TASK DETAILS: Reply with one number: the count of lines in the records below that hold "else".

(Stored items)

——

<file path="src/rtl/lap_stopwatch_if.sv">
// Purpose : Handshake/control bundle between a lap_stopwatch and its controller.
//           The controller side (master) drives the start/stop/clear/lap
//           strobes and the lap_ready back-pressure. The stopwatch side
//           (slave) returns the count, status and lap FIFO head.
// Ports   : start, stop, clear, lap, lap_ready (master -> slave)
//           count, running, wrap, lap_valid, lap_data, lap_level,
//           lap_ovf (slave -> master)
//           down (master -> slave), present only when the build macro
//           LAP_STOPWATCH_COUNTDOWN_EN is defined
interface lap_stopwatch_if #(
   parameter int DATA_WIDTH = 16,
   parameter int LAP_DEPTH  = 4
);
   localparam int LVL_W = $clog2(LAP_DEPTH + 1);

   logic                  start;
   logic                  stop;
   logic                  clear;
   logic                  lap;
   logic                  lap_ready;
`ifdef LAP_STOPWATCH_COUNTDOWN_EN
   logic                  down;
`endif
   logic [DATA_WIDTH-1:0] count;
   logic                  running;
   logic                  wrap;
   logic                  lap_valid;
   logic [DATA_WIDTH-1:0] lap_data;
   logic [LVL_W-1:0]      lap_level;
   logic                  lap_ovf;

`ifdef LAP_STOPWATCH_COUNTDOWN_EN
   modport master (
      output start, stop, clear, lap, lap_ready, down,
      input  count, running, wrap, lap_valid, lap_data, lap_level, lap_ovf
   );
   modport slave (
      input  start, stop, clear, lap, lap_ready, down,
      output count, running, wrap, lap_valid, lap_data, lap_level, lap_ovf
   );
`else
   modport master (
      output start, stop, clear, lap, lap_ready,
      input  count, running, wrap, lap_valid, lap_data, lap_level, lap_ovf
   );
   modport slave (
      input  start, stop, clear, lap, lap_ready,
      output count, running, wrap, lap_valid, lap_data, lap_level, lap_ovf
   );
`endif
endinterface

</file>
<file path="src/rtl/lap_stopwatch.sv">
// Purpose : Stopwatch counter (0..MAX, wrapping) with a lap-capture FIFO.
//           Build macro LAP_STOPWATCH_COUNTDOWN_EN adds a down input that
//           reverses the count direction while running.
// Ports   : i_clk   - clock, all state changes on the rising edge
//           i_reset - synchronous active-high reset
//           bus     - lap_stopwatch_if.slave (controls in, count/status/FIFO out)
//
// state  | meaning
// S_IDLE | stopped, count held at 0
// S_RUN  | counting every edge
// S_HOLD | stopped, count retained
module lap_stopwatch #(
   parameter int DATA_WIDTH = 16,
   parameter int MAX        = 99,
   parameter int LAP_DEPTH  = 4
) (
   input  logic           i_clk,
   input  logic           i_reset,
   lap_stopwatch_if.slave bus
);
   localparam int PTR_W = $clog2(LAP_DEPTH);
   localparam int LVL_W = $clog2(LAP_DEPTH + 1);
   localparam logic [DATA_WIDTH-1:0] MAX_C = DATA_WIDTH'(MAX);
   localparam logic [DATA_WIDTH-1:0] ONE_C = DATA_WIDTH'(1);
   localparam logic [LVL_W-1:0]      FULL_C = LVL_W'(LAP_DEPTH);

   typedef enum logic [1:0] {S_IDLE, S_RUN, S_HOLD} state_t;

   state_t                r_state;
   logic [DATA_WIDTH-1:0] r_count;
   logic                  r_running;
   logic                  r_wrap;

   logic [DATA_WIDTH-1:0] r_mem [LAP_DEPTH];
   logic [PTR_W-1:0]      r_wr_ptr;
   logic [PTR_W-1:0]      r_rd_ptr;
   logic [LVL_W-1:0]      r_level;
   logic                  r_ovf;

   logic                  w_down;
   logic                  w_go;
   logic [DATA_WIDTH-1:0] w_step;
   logic                  w_step_wrap;
   logic                  w_full;
   logic                  w_pop;
   logic                  w_push;
   logic                  w_push_ok;

`ifdef LAP_STOPWATCH_COUNTDOWN_EN
   assign w_down = bus.down;
`else
   assign w_down = 1'b0;
`endif

   // stop outranks start, so a simultaneous start/stop never starts counting
   assign w_go = bus.start & ~bus.stop;

   always_comb begin
      w_step      = r_count + ONE_C;
      w_step_wrap = 1'b0;
      if (w_down) begin
         if (r_count == '0) begin
            w_step      = MAX_C;
            w_step_wrap = 1'b1;
         end else begin
            w_step = r_count - ONE_C;
         end
      end else if (r_count == MAX_C) begin
         w_step      = '0;
         w_step_wrap = 1'b1;
      end
   end

   always_ff @(posedge i_clk) begin
      if (i_reset) begin
         r_state   <= S_IDLE;
         r_count   <= '0;
         r_running <= 1'b0;
         r_wrap    <= 1'b0;
      end else if (bus.clear) begin
         r_state   <= S_IDLE;
         r_count   <= '0;
         r_running <= 1'b0;
         r_wrap    <= 1'b0;
      end else begin
         r_wrap <= 1'b0;
         case (r_state)
            S_IDLE: begin
               if (w_go) begin
                  r_state   <= S_RUN;
                  r_running <= 1'b1;
                  // counting down out of IDLE starts from the top, not a wrap
                  r_count   <= w_down ? MAX_C : w_step;
               end
            end
            S_RUN: begin
               if (bus.stop) begin
                  r_state   <= S_HOLD;
                  r_running <= 1'b0;
               end else begin
                  r_count <= w_step;
                  r_wrap  <= w_step_wrap;
               end
            end
            S_HOLD: begin
               if (w_go) begin
                  r_state   <= S_RUN;
                  r_running <= 1'b1;
                  r_count   <= w_step;
                  r_wrap    <= w_step_wrap;
               end
            end
            default: begin
               r_state   <= S_IDLE;
               r_count   <= '0;
               r_running <= 1'b0;
            end
         endcase
      end
   end

   // lap captures the pre-edge count; a lap alongside stop still lands
   assign w_full    = (r_level == FULL_C);
   assign w_pop     = (r_level != '0) & bus.lap_ready;
   assign w_push    = (r_state == S_RUN) & bus.lap & ~bus.clear;
   assign w_push_ok = w_push & (~w_full | w_pop);

   always_ff @(posedge i_clk) begin
      if (i_reset || bus.clear) begin
         r_wr_ptr <= '0;
         r_rd_ptr <= '0;
         r_level  <= '0;
         r_ovf    <= 1'b0;
      end else begin
         if (w_push_ok) r_wr_ptr <= r_wr_ptr + PTR_W'(1);
         if (w_pop)     r_rd_ptr <= r_rd_ptr + PTR_W'(1);
         case ({w_push_ok, w_pop})
            2'b10:   r_level <= r_level + LVL_W'(1);
            2'b01:   r_level <= r_level - LVL_W'(1);
            default: r_level <= r_level;
         endcase
         if (w_push && !w_push_ok) r_ovf <= 1'b1;
      end
   end

   always_ff @(posedge i_clk) begin
      if (!i_reset && w_push_ok) r_mem[r_wr_ptr] <= r_count;
   end

   assign bus.count     = r_count;
   assign bus.running   = r_running;
   assign bus.wrap      = r_wrap;
   assign bus.lap_valid = (r_level != '0);
   assign bus.lap_data  = r_mem[r_rd_ptr];
   assign bus.lap_level = r_level;
   assign bus.lap_ovf   = r_ovf;
endmodule
</file>
<file path="src/flat_wrapper.sv">
// flat-port wrapper written by rule: the top's interface ports become plain ports
module lap_stopwatch_flat 
#(
   parameter int DATA_WIDTH = 16,
   parameter int MAX        = 99,
   parameter int LAP_DEPTH  = 4
)
  (i_clk, i_reset, bus_start, bus_stop, bus_clear, bus_lap, bus_lap_ready, bus_count, bus_running, bus_wrap, bus_lap_valid, bus_lap_data, bus_lap_level, bus_lap_ovf);
  lap_stopwatch_if #(.DATA_WIDTH(DATA_WIDTH), .LAP_DEPTH(LAP_DEPTH)) bus_i ();
  input  logic i_clk;
  input  logic i_reset;
  input wire logic [$bits(bus_i.start)-1:0] bus_start;
  input wire logic [$bits(bus_i.stop)-1:0] bus_stop;
  input wire logic [$bits(bus_i.clear)-1:0] bus_clear;
  input wire logic [$bits(bus_i.lap)-1:0] bus_lap;
  input wire logic [$bits(bus_i.lap_ready)-1:0] bus_lap_ready;
  output wire logic [$bits(bus_i.count)-1:0] bus_count;
  output wire logic [$bits(bus_i.running)-1:0] bus_running;
  output wire logic [$bits(bus_i.wrap)-1:0] bus_wrap;
  output wire logic [$bits(bus_i.lap_valid)-1:0] bus_lap_valid;
  output wire logic [$bits(bus_i.lap_data)-1:0] bus_lap_data;
  output wire logic [$bits(bus_i.lap_level)-1:0] bus_lap_level;
  output wire logic [$bits(bus_i.lap_ovf)-1:0] bus_lap_ovf;
  assign bus_i.start = bus_start;
  assign bus_i.stop = bus_stop;
  assign bus_i.clear = bus_clear;
  assign bus_i.lap = bus_lap;
  assign bus_i.lap_ready = bus_lap_ready;
  assign bus_count = bus_i.count;
  assign bus_running = bus_i.running;
  assign bus_wrap = bus_i.wrap;
  assign bus_lap_valid = bus_i.lap_valid;
  assign bus_lap_data = bus_i.lap_data;
  assign bus_lap_level = bus_i.lap_level;
  assign bus_lap_ovf = bus_i.lap_ovf;
  lap_stopwatch #(.DATA_WIDTH(DATA_WIDTH), .MAX(MAX), .LAP_DEPTH(LAP_DEPTH)) u_core (.i_clk(i_clk), .i_reset(i_reset), .bus(bus_i));
endmodule
</file>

——

ANSWER TO THE PROBLEM: 8